ACTIVITY ▸ Please find every line of the listing below where "usage" occurs and copy it.

····················

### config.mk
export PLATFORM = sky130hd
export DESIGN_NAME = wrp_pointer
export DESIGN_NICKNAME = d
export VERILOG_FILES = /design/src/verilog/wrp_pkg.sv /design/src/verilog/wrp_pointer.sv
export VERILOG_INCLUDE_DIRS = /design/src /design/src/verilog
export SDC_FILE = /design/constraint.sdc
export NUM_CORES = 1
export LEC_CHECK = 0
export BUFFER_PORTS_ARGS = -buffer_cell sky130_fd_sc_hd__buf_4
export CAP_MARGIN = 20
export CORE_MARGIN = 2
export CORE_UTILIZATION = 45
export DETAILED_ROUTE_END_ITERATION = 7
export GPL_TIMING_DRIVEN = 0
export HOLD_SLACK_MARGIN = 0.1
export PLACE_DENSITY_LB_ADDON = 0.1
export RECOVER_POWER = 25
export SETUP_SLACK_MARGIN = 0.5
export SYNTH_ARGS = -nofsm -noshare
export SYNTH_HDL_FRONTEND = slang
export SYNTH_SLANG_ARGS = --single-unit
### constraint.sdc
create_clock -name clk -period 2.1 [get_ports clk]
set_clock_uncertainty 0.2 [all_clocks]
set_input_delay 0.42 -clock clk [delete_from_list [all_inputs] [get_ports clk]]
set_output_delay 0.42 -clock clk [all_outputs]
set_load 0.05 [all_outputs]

····················

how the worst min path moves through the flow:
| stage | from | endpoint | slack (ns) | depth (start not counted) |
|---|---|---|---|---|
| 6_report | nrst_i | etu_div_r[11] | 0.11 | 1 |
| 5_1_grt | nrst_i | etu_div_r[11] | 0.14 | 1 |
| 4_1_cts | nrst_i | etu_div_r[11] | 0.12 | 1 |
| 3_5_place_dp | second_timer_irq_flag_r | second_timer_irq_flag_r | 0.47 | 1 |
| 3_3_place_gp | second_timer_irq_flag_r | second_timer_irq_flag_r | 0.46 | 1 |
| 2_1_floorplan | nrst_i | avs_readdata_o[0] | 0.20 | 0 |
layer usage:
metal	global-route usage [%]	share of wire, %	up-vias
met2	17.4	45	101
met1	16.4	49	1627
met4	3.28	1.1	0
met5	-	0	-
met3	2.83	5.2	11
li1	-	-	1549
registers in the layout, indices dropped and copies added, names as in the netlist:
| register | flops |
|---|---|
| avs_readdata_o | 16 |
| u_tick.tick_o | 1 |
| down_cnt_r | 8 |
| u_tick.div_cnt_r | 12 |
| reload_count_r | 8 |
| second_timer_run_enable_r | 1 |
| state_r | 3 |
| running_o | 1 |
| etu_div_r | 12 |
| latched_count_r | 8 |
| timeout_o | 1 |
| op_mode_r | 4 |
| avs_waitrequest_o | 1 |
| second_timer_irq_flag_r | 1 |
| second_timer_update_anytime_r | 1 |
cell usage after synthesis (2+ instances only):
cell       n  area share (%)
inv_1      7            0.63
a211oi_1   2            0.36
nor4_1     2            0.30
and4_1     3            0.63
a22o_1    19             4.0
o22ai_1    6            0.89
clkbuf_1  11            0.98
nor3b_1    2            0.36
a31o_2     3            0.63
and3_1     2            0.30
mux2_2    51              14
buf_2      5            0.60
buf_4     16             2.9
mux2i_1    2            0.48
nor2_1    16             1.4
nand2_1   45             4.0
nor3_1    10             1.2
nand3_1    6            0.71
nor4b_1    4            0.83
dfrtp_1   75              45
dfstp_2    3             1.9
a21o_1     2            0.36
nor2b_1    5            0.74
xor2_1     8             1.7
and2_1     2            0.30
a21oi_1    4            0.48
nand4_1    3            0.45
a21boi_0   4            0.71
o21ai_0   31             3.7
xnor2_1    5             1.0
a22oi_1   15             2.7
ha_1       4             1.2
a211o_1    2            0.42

····················

OUTPUT FOR THIS EXERCISE ▸
layer usage:
metal	global-route usage [%]	share of wire, %	up-vias
cell usage after synthesis (2+ instances only):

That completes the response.